Provided records:

<file path="src/sv/spq_pkg.sv">
// Package for the sorted priority queue: depth, widths, opcodes, entry record
// and ring-pointer helpers.
// No dependencies.
package spq_pkg;

  localparam int QueueDepth = 16;
  localparam int IdxW       = $clog2(QueueDepth);
  localparam int CntW       = $clog2(QueueDepth + 1);
  localparam int OccW       = 5;

  localparam logic [15:0] LangEn = 16'h656E;

  typedef enum logic [1:0] {
    OP_ENQ   = 2'd0,
    OP_DEQ   = 2'd1,
    OP_PEEK  = 2'd2,
    OP_CLEAR = 2'd3
  } op_e;

  typedef struct packed {
    logic [7:0]  prio;
    logic [15:0] payload;
    logic [15:0] lang;
    logic [2:0]  mode;
    logic [31:0] stamp;
  } entry_t;

  localparam int EntryW = $bits(entry_t);

  typedef struct packed {
    logic   ok;
    entry_t rec;
  } result_t;

  // Step back one slot around the ring.
  function automatic logic [IdxW-1:0] ring_prev(input logic [IdxW-1:0] p);
    ring_prev = (p == '0) ? IdxW'(QueueDepth - 1) : p - IdxW'(1);
  endfunction

  // Step forward one slot around the ring.
  function automatic logic [IdxW-1:0] ring_next(input logic [IdxW-1:0] p);
    ring_next = (p == IdxW'(QueueDepth - 1)) ? '0 : p + IdxW'(1);
  endfunction

  // Slot just past the last held entry; count is below the depth here.
  function automatic logic [IdxW-1:0] ring_tail(input logic [IdxW-1:0] head,
                                                input logic [CntW-1:0] count);
    logic [IdxW:0] sum;
    sum = {1'b0, head} + {1'b0, count[IdxW-1:0]};
    if (sum >= (IdxW+1)'(QueueDepth)) begin
      sum = sum - (IdxW+1)'(QueueDepth);
    end
    ring_tail = sum[IdxW-1:0];
  endfunction

endpackage

</file>
<file path="src/sv/sorted_priority_queue.sv">
// Sorted priority queue of speech requests: ring buffer in one synchronous
// memory with insertion by shifting. Depends on spq_pkg.
//
// Clear and a rejected enqueue go straight to ST_DONE; dequeue/peek read the
// head in ST_HEAD; enqueue moves each held entry it passes (at most occupancy)
// up one slot in ST_INS_CMP, with one memory read and one write per entry.
// One beat in flight at a time; the next input beat is taken once the result
// sits in the output register. Reset empties the queue and loads "en" as the
// default language; the entry memory itself is not cleared.
module sorted_priority_queue
  import spq_pkg::*;
(
  input  logic        clk_i,
  input  logic        rst_ni,
  // configuration
  input  logic        cfg_we_i,
  input  logic [15:0] cfg_data_i,
  // input channel
  input  logic        in_valid_i,
  output logic        in_stall_o,
  input  logic [1:0]  opcode_i,
  input  logic        payload_present_i,
  input  logic [15:0] payload_tag_i,
  input  logic [15:0] language_code_i,
  input  logic [7:0]  priority_req_i,
  input  logic [2:0]  voice_mode_i,
  input  logic [31:0] timestamp_i,
  // output channel
  output logic        out_valid_o,
  input  logic        out_stall_i,
  output logic        ok_o,
  output logic [7:0]  head_priority_o,
  output logic [15:0] head_payload_o,
  output logic [15:0] head_language_o,
  output logic [2:0]  head_mode_o,
  output logic [31:0] head_time_o,
  output logic [4:0]  occupancy_o,
  output logic        is_full_o,
  output logic        is_empty_o
);

  typedef enum logic [2:0] {
    ST_IDLE,
    ST_INS_CMP,
    ST_INS_LAST,
    ST_HEAD,
    ST_DONE
  } state_e;

  // Control and working registers
  state_e            state_q,   state_d;
  op_e               op_q,      op_d;
  entry_t            fresh_q,   fresh_d;
  result_t           res_q,     res_d;
  logic [IdxW-1:0]   head_q,    head_d;
  logic [CntW-1:0]   count_q,   count_d;
  logic [IdxW-1:0]   pos_q,     pos_d;
  logic [CntW-1:0]   left_q,    left_d;
  logic [15:0]       dflt_lang_q;

  // Output register
  logic              out_valid_q, out_valid_d;
  result_t           out_res_q,   out_res_d;
  logic [OccW-1:0]   out_occ_q,   out_occ_d;
  logic              out_full_q,  out_full_d;
  logic              out_empty_q, out_empty_d;

  // Entry memory: one write port, one registered read port
  entry_t            mem_q [QueueDepth];
  entry_t            rd_data_q;
  logic              mem_we;
  logic [IdxW-1:0]   mem_waddr;
  logic [IdxW-1:0]   mem_raddr;
  entry_t            mem_wdata;

  always_ff @(posedge clk_i) begin
    if (mem_we) begin
      mem_q[mem_waddr] <= mem_wdata;
    end
    rd_data_q <= mem_q[mem_raddr];
  end

  // Next-state logic
  always_comb begin
    state_d     = state_q;
    op_d        = op_q;
    fresh_d     = fresh_q;
    res_d       = res_q;
    head_d      = head_q;
    count_d     = count_q;
    pos_d       = pos_q;
    left_d      = left_q;
    out_res_d   = out_res_q;
    out_occ_d   = out_occ_q;
    out_full_d  = out_full_q;
    out_empty_d = out_empty_q;
    mem_we      = 1'b0;
    mem_waddr   = pos_q;
    mem_wdata   = fresh_q;
    mem_raddr   = ring_prev(pos_q);

    // drop the output beat once it has been taken
    out_valid_d = out_valid_q && out_stall_i;

    unique case (state_q)
      ST_IDLE: begin
        if (in_valid_i) begin
          op_d          = op_e'(opcode_i);
          fresh_d.prio    = priority_req_i;
          fresh_d.payload = payload_tag_i;
          // substitute the default language when none is given
          fresh_d.lang    = (language_code_i != '0) ? language_code_i : dflt_lang_q;
          fresh_d.mode    = voice_mode_i;
          fresh_d.stamp   = timestamp_i;
          res_d           = '0;
          unique case (op_e'(opcode_i))
            OP_ENQ: begin
              if (!payload_present_i || count_q == CntW'(QueueDepth)) begin
                state_d = ST_DONE;
              end else begin
                pos_d  = ring_tail(head_q, count_q);
                left_d = count_q;
                // fetch the last held entry for the first compare
                mem_raddr = ring_prev(ring_tail(head_q, count_q));
                state_d   = (count_q == '0) ? ST_INS_LAST : ST_INS_CMP;
              end
            end
            OP_DEQ, OP_PEEK: begin
              if (count_q == '0) begin
                state_d = ST_DONE;
              end else begin
                mem_raddr = head_q;
                state_d   = ST_HEAD;
              end
            end
            OP_CLEAR: begin
              count_d  = '0;
              head_d   = '0;
              res_d.ok = 1'b1;
              state_d  = ST_DONE;
            end
            default: state_d = ST_DONE;
          endcase
        end
      end

      ST_INS_CMP: begin
        if (fresh_q.prio < rd_data_q.prio) begin
          // move the held entry up one slot and look at the next one down
          mem_we    = 1'b1;
          mem_wdata = rd_data_q;
          pos_d     = ring_prev(pos_q);
          left_d    = left_q - CntW'(1);
          mem_raddr = ring_prev(ring_prev(pos_q));
          if (left_q == CntW'(1)) begin
            state_d = ST_INS_LAST;
          end
        end else begin
          mem_we   = 1'b1;
          count_d  = count_q + CntW'(1);
          res_d.ok = 1'b1;
          state_d  = ST_DONE;
        end
      end

      ST_INS_LAST: begin
        mem_we   = 1'b1;
        count_d  = count_q + CntW'(1);
        res_d.ok = 1'b1;
        state_d  = ST_DONE;
      end

      ST_HEAD: begin
        res_d.ok  = 1'b1;
        res_d.rec = rd_data_q;
        if (op_q == OP_DEQ) begin
          head_d  = ring_next(head_q);
          count_d = count_q - CntW'(1);
        end
        state_d = ST_DONE;
      end

      ST_DONE: begin
        // hold until the output register is free
        if (!out_valid_q || !out_stall_i) begin
          out_valid_d = 1'b1;
          out_res_d   = res_q;
          out_occ_d   = OccW'(count_q);
          out_full_d  = (count_q == CntW'(QueueDepth));
          out_empty_d = (count_q == '0);
          state_d     = ST_IDLE;
        end
      end

      default: state_d = ST_IDLE;
    endcase
  end

  always_ff @(posedge clk_i or negedge rst_ni) begin
    if (!rst_ni) begin
      state_q     <= ST_IDLE;
      op_q        <= OP_ENQ;
      fresh_q     <= '0;
      res_q       <= '0;
      head_q      <= '0;
      count_q     <= '0;
      pos_q       <= '0;
      left_q      <= '0;
      dflt_lang_q <= LangEn;
      out_valid_q <= 1'b0;
      out_res_q   <= '0;
      out_occ_q   <= '0;
      out_full_q  <= 1'b0;
      out_empty_q <= 1'b1;
    end else begin
      state_q     <= state_d;
      op_q        <= op_d;
      fresh_q     <= fresh_d;
      res_q       <= res_d;
      head_q      <= head_d;
      count_q     <= count_d;
      pos_q       <= pos_d;
      left_q      <= left_d;
      if (cfg_we_i) begin
        dflt_lang_q <= cfg_data_i;
      end
      out_valid_q <= out_valid_d;
      out_res_q   <= out_res_d;
      out_occ_q   <= out_occ_d;
      out_full_q  <= out_full_d;
      out_empty_q <= out_empty_d;
    end
  end

  assign in_stall_o      = (state_q != ST_IDLE);
  assign out_valid_o     = out_valid_q;
  assign ok_o            = out_res_q.ok;
  assign head_priority_o = out_res_q.rec.prio;
  assign head_payload_o  = out_res_q.rec.payload;
  assign head_language_o = out_res_q.rec.lang;
  assign head_mode_o     = out_res_q.rec.mode;
  assign head_time_o     = out_res_q.rec.stamp;
  assign occupancy_o     = out_occ_q;
  assign is_full_o       = out_full_q;
  assign is_empty_o      = out_empty_q;

endmodule
</file>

To do: Print the material above verbatim, first line through the line containing "localparam int CntW", both included.

Your solution:
<file path="src/sv/spq_pkg.sv">
// Package for the sorted priority queue: depth, widths, opcodes, entry record
// and ring-pointer helpers.
// No dependencies.
package spq_pkg;

  localparam int QueueDepth = 16;
  localparam int IdxW       = $clog2(QueueDepth);
  localparam int CntW       = $clog2(QueueDepth + 1);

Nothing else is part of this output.